Der männliche Habitus genießt nach wie vor gesellschaftlich ein deutlich höheres Prestige und diese Vermittlung geschlechtsspezifischer Rollenbilder schränkt BEIDE Geschlechter gleichermaßen ein in ihren optimalen Entfaltungsmöglichkeiten, am ehesten aber immer noch die Mädchen. Die tägliche Arbeit mit Jugendlichen zeigt, dass Mädchen auch heute noch nicht die gleichen Rechte und Privilegien wahrnehmen wie die Jungen, sondern durch deren Überpräsenz Schwierigkeiten haben, eine selbstbewusste und selbstdefinierte Identität zu entwickeln. Meist zeigen Mädchen weniger Selbstbewusstsein. Dadurch fällt es PädagogInnen oft schwer, ihre Probleme wahrzunehmen. Das geringere Zutrauen in die eigenen Fähigkeiten aber trägt ebenfalls dazu bei, dass Frauen / Mädchen durch Misserfolgserlebnisse stärker beeinträchtigt werden und sich deshalb niedrigere leistungsbezogene Ziele setzen - z.B. sichtbar in der selteneren Wahl anspruchsvoller Schul- oder Studien-fächer oder in der selteneren Absicht, zu promovieren, was auch die Unterrepräsen-tanz von Frauen in beruflichen Positionen mit Prestige, hohem Einkommen und Führungsverantwortung erklären würde (vgl. u.a.
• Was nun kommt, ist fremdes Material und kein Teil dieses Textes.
**src/membus_pkg.sv**
```systemverilog
// package for the memory bus cycle controller (processor end)
// assumes one 50 MHz clock; pulses sent are one-cycle strobes, pulses received stand several cycles
// Contract
// - processor sends write restart after write data
// - data lines are two-way
// - pulse means one, none means zero
// - receiver clears capture before data arrives
// - processor sends odd parity pulse
// - processor receivers disabled while transmitting
// - peripheral claims multiplexor by level
// - all lines disabled until grant
// - send multiplexor clear on nonexistent memory
// - time 100 us for address acknowledge
// - cycle request forced off during power transitions
// - no spurious pulses during power transitions
// - at most sixteen modules per bus
// - drop request on acknowledge, read then restart
// - write sends data, parity, then write restart
// - read-modify-write does read then write
// - start pulses set cycle type register
// - recover from errors without hanging memory
// - two type lines encode cycle kind
// - request false while address or type change
package membus_pkg;

    // ----------------------------------------------------------------
    // widths and timing
    // ----------------------------------------------------------------
    localparam int DATA_W = 36;
    localparam int ADDR_W = 18;
    localparam int CLK_MHZ = 50;
    localparam int TIMEOUT_US = 100;
    localparam int TIMEOUT_CYC = TIMEOUT_US * CLK_MHZ;
    localparam int TYPE_PULSE_NS = 40;
    localparam int CLK_NS = 20;
    localparam int TYPE_PULSE_CYC = (TYPE_PULSE_NS + CLK_NS - 1) / CLK_NS;
    localparam int SETTLE_CYC = 1;

    // ----------------------------------------------------------------
    // carriers
    // ----------------------------------------------------------------
    typedef struct packed {
        logic [DATA_W-1:0] data;
        logic parity;
    } word_s;

    typedef struct packed {
        logic read_type_line;
        logic write_type_line;
        logic cycle_request_level;
        logic [ADDR_W-1:0] memory_address_lines;
    } request_s;

endpackage : membus_pkg

```
**src/membus_cycle_port.sv**
```systemverilog
// processor-side memory bus cycle controller
// assumes memory pulses arrive through a pin synchroniser on CLOCK
`timescale 1ns/10ps
module membus_cycle_port #(
    parameter int TIMEOUT_CYCLES = membus_pkg::TIMEOUT_CYC
) (
    input wire logic CLOCK,
    input wire logic RESET,
    input wire logic CLOCK_EN,
    input wire logic POWER_OK,
    input wire logic USE_MUX,
    // user side
    input wire logic START_READ,
    input wire logic START_WRITE,
    input wire logic [membus_pkg::ADDR_W-1:0] START_ADDR,
    input wire logic [membus_pkg::DATA_W-1:0] WRITE_DATA,
    input wire logic MODIFY_DONE,
    input wire logic [membus_pkg::DATA_W-1:0] MODIFY_DATA,
    output logic BUSY,
    output logic [membus_pkg::DATA_W-1:0] READ_DATA,
    output logic READ_VALID,
    output logic MODIFY_WAIT,
    output logic DONE,
    output logic NXM_ERROR,
    output logic PARITY_ERROR,
    // bus side
    output membus_pkg::request_s BUS_REQ,
    output logic MUX_PORT_CLAIM,
    input wire logic MUX_PORT_GRANT,
    output logic MUX_CLEAR_PULSE,
    input wire logic ADDR_ACK_PULSE,
    input wire logic PARITY_ABSENT_PULSE,
    input wire logic READ_RESTART_PULSE,
    output logic WRITE_RESTART_PULSE,
    input wire logic [membus_pkg::DATA_W-1:0] BUS_DATA_LINES_IN,
    input wire logic BUS_PARITY_IN,
    output logic [membus_pkg::DATA_W-1:0] BUS_DATA_LINES_OUT,
    output logic BUS_PARITY_OUT,
    output logic BUS_DATA_OE,
    output logic RECEIVE_EN
);

    typedef enum logic [3:0] {
        IDLE, SETUP, CLAIM, REQUEST, READ_WAIT, MODIFY, SEND, RESTART, FINISH
    } state_e;

    localparam int PW = membus_pkg::DATA_W + 1;

    // odd parity over a data word
    function automatic logic odd_par(input logic [membus_pkg::DATA_W-1:0] d);
        odd_par = ~(^d);
    endfunction : odd_par

    // ----------------------------------------------------------------
    // pin synchronisers
    // ----------------------------------------------------------------
    // three stages; a change counts once stages two and three agree
    logic [PW+3:0] s1_reg, s2_reg, s3_reg, pin_reg;
    logic [PW+3:0] pin_raw;
    // data above parity, so the low word lines up with word_s {data, parity}
    assign pin_raw = {MUX_PORT_GRANT, ADDR_ACK_PULSE, PARITY_ABSENT_PULSE,
                      READ_RESTART_PULSE, BUS_DATA_LINES_IN, BUS_PARITY_IN};
    always_ff @(posedge CLOCK) begin
        if (RESET) begin
            s1_reg <= '0;
            s2_reg <= '0;
            s3_reg <= '0;
            pin_reg <= '0;
        end else if (CLOCK_EN) begin
            s1_reg <= pin_raw;
            s2_reg <= s1_reg;
            s3_reg <= s2_reg;
            for (int i = 0; i < PW + 4; i++) begin
                if (s2_reg[i] == s3_reg[i]) begin
                    pin_reg[i] <= s3_reg[i];
                end
            end
        end
    end

    logic grant_ok, ack_p, nopar_p, rdrs_p;
    logic [PW-1:0] pin_word;
    assign grant_ok = pin_reg[PW+3] | ~USE_MUX; // direct bus: grant tied true
    assign ack_p = pin_reg[PW+2];
    assign nopar_p = pin_reg[PW+1];
    assign rdrs_p = pin_reg[PW];
    assign pin_word = pin_reg[PW-1:0];

    // ----------------------------------------------------------------
    // cycle control
    // ----------------------------------------------------------------
    state_e state_reg;
    logic rd_type_reg, wr_type_reg;
    logic [membus_pkg::ADDR_W-1:0] addr_reg;
    logic req_reg;
    logic [1:0] pulse_cnt_reg;
    logic [$clog2(membus_pkg::TIMEOUT_CYC+1):0] to_cnt_reg;
    logic nopar_reg;
    membus_pkg::word_s cap_reg;
    membus_pkg::word_s out_reg;
    logic wrrs_reg, mpxclr_reg, oe_reg;
    logic start_any;
    logic timed_out;

    assign start_any = START_READ | START_WRITE;
    assign timed_out = (to_cnt_reg >= TIMEOUT_CYCLES[$bits(to_cnt_reg)-1:0]);

    // state sequencing; errors return to idle so memory is never left hung
    always_ff @(posedge CLOCK) begin
        if (RESET) begin
            state_reg <= IDLE;
        end else if (CLOCK_EN) begin
            case (state_reg)
                IDLE: if (start_any && POWER_OK) state_reg <= SETUP;
                SETUP: if (pulse_cnt_reg == 2'(membus_pkg::TYPE_PULSE_CYC)) begin
                    state_reg <= USE_MUX ? CLAIM : REQUEST;
                end
                CLAIM: if (grant_ok) state_reg <= REQUEST;
                REQUEST: begin
                    if (ack_p) begin
                        state_reg <= rd_type_reg ? READ_WAIT : SEND;
                    end else if (timed_out) begin
                        state_reg <= FINISH;
                    end
                end
                READ_WAIT: begin
                    if (rdrs_p) begin
                        state_reg <= wr_type_reg ? MODIFY : FINISH;
                    end else if (timed_out) begin
                        state_reg <= FINISH;
                    end
                end
                MODIFY: if (MODIFY_DONE) state_reg <= SEND;
                SEND: state_reg <= RESTART;
                RESTART: state_reg <= FINISH;
                FINISH: state_reg <= IDLE;
                default: state_reg <= IDLE;
            endcase
        end
    end

    // cycle type register set from start strobes held a 40 ns width
    always_ff @(posedge CLOCK) begin
        if (RESET) begin
            rd_type_reg <= 1'b0;
            wr_type_reg <= 1'b0;
            addr_reg <= '0;
            pulse_cnt_reg <= '0;
        end else if (CLOCK_EN) begin
            if (state_reg == IDLE && start_any && POWER_OK) begin
                rd_type_reg <= START_READ;
                wr_type_reg <= START_WRITE;
                addr_reg <= START_ADDR;
                pulse_cnt_reg <= '0;
            end else if (state_reg == SETUP) begin
                pulse_cnt_reg <= pulse_cnt_reg + 2'd1;
            end
        end
    end

    // cycle request: only once lines have settled, dropped on acknowledge
    always_ff @(posedge CLOCK) begin
        if (RESET) begin
            req_reg <= 1'b0;
        end else if (CLOCK_EN) begin
            req_reg <= (state_reg == REQUEST) && !ack_p && !timed_out
                       && POWER_OK && grant_ok;
        end
    end

    // 100 us watchdog from request and through the read phase
    always_ff @(posedge CLOCK) begin
        if (RESET) begin
            to_cnt_reg <= '0;
        end else if (CLOCK_EN) begin
            if (state_reg == REQUEST || state_reg == READ_WAIT) begin
                if (!timed_out) to_cnt_reg <= to_cnt_reg + 1'b1;
            end else begin
                to_cnt_reg <= '0;
            end
        end
    end

    // read capture: cleared in setup, pulses only set bits
    always_ff @(posedge CLOCK) begin
        if (RESET) begin
            cap_reg <= '0;
            nopar_reg <= 1'b0;
        end else if (CLOCK_EN) begin
            if (state_reg == SETUP) begin
                cap_reg <= '0;
                nopar_reg <= 1'b0;
            end else if (state_reg == REQUEST || state_reg == READ_WAIT) begin
                if (rd_type_reg) cap_reg <= cap_reg | pin_word;
                if (nopar_p) nopar_reg <= 1'b1;
            end
        end
    end

    // write word, one strobe of data then a write restart strobe
    always_ff @(posedge CLOCK) begin
        if (RESET) begin
            out_reg <= '0;
            oe_reg <= 1'b0;
            wrrs_reg <= 1'b0;
        end else if (CLOCK_EN) begin
            oe_reg <= (state_reg == SEND) && grant_ok && POWER_OK;
            wrrs_reg <= (state_reg == RESTART) && grant_ok && POWER_OK;
            if (state_reg == SEND) begin
                out_reg.data <= rd_type_reg ? MODIFY_DATA : WRITE_DATA;
                out_reg.parity <= odd_par(rd_type_reg ? MODIFY_DATA : WRITE_DATA);
            end else begin
                out_reg <= '0; // no pulse means zero
            end
        end
    end

    // user results and multiplexor clear on nonexistent memory
    always_ff @(posedge CLOCK) begin
        if (RESET) begin
            READ_DATA <= '0;
            READ_VALID <= 1'b0;
            DONE <= 1'b0;
            NXM_ERROR <= 1'b0;
            PARITY_ERROR <= 1'b0;
            mpxclr_reg <= 1'b0;
        end else if (CLOCK_EN) begin
            READ_VALID <= 1'b0;
            DONE <= 1'b0;
            mpxclr_reg <= 1'b0;
            if (state_reg == READ_WAIT && rdrs_p) begin
                READ_DATA <= cap_reg.data | pin_word[PW-1:1];
                READ_VALID <= 1'b1;
                PARITY_ERROR <= !nopar_reg && !nopar_p
                    && (odd_par(cap_reg.data | pin_word[PW-1:1])
                        != (cap_reg.parity | pin_word[0]));
            end
            if (timed_out && (state_reg == REQUEST || state_reg == READ_WAIT)) begin
                NXM_ERROR <= 1'b1;
                mpxclr_reg <= USE_MUX && POWER_OK;
            end
            if (state_reg == FINISH) DONE <= 1'b1;
            if (state_reg == IDLE && start_any) begin
                NXM_ERROR <= 1'b0;
                PARITY_ERROR <= 1'b0;
            end
        end
    end

    // ----------------------------------------------------------------
    // outputs
    // ----------------------------------------------------------------
    // receivers off while sending and while not granted
    assign RECEIVE_EN = grant_ok && !oe_reg
                        && (state_reg == REQUEST || state_reg == READ_WAIT);
    assign BUS_REQ.cycle_request_level = req_reg && POWER_OK;
    assign BUS_REQ.read_type_line = rd_type_reg && grant_ok && state_reg != IDLE;
    assign BUS_REQ.write_type_line = wr_type_reg && grant_ok && state_reg != IDLE;
    assign BUS_REQ.memory_address_lines = grant_ok ? addr_reg : '0;
    assign MUX_PORT_CLAIM = USE_MUX && POWER_OK
                            && state_reg != IDLE && state_reg != FINISH;
    assign MUX_CLEAR_PULSE = mpxclr_reg;
    assign WRITE_RESTART_PULSE = wrrs_reg;
    assign BUS_DATA_LINES_OUT = out_reg.data;
    assign BUS_PARITY_OUT = out_reg.parity;
    assign BUS_DATA_OE = oe_reg;
    assign BUSY = state_reg != IDLE;
    assign MODIFY_WAIT = state_reg == MODIFY;

endmodule : membus_cycle_port

```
Friedel-Howe 1995; Nolen-Hoeksema et al. 1999).
Unterstützt und weiter verfälscht wird das unterschiedliche Bewusstsein von Frauen und Männern durch Bilder aus der Öffentlichkeit, insbesondere aus den Medien (Filmindustrie, Werbung, usw.), die Frauen trotz positiver Einzelbeispiele einerseits weiterhin als „Reizfiguren“ missbrauchen, und ihnen (aber auch den Männern!) andererseits vermitteln, erfolgreiche Frauen könnten Karriere, Beziehungsleben und Mutterschaft leicht unter einen Hut bringen. Durch diese medial produzierten Bilder steigt die Ambivalenz zwischen den Wünschen und der Lebenswirklichkeit für Mädchen und Frauen. Einen erheblichen Anteil daran hat aber ebenfalls das, was in öffentlichen Einrichtungen (Schule, Hort, Jugendzentren) passiert; aufweichbar nur durch, wie Antje Schrupp und andere feministisch orientierte PädagogInnen behaupten, eine Erziehung in gleichgeschlechtlichen Gruppen?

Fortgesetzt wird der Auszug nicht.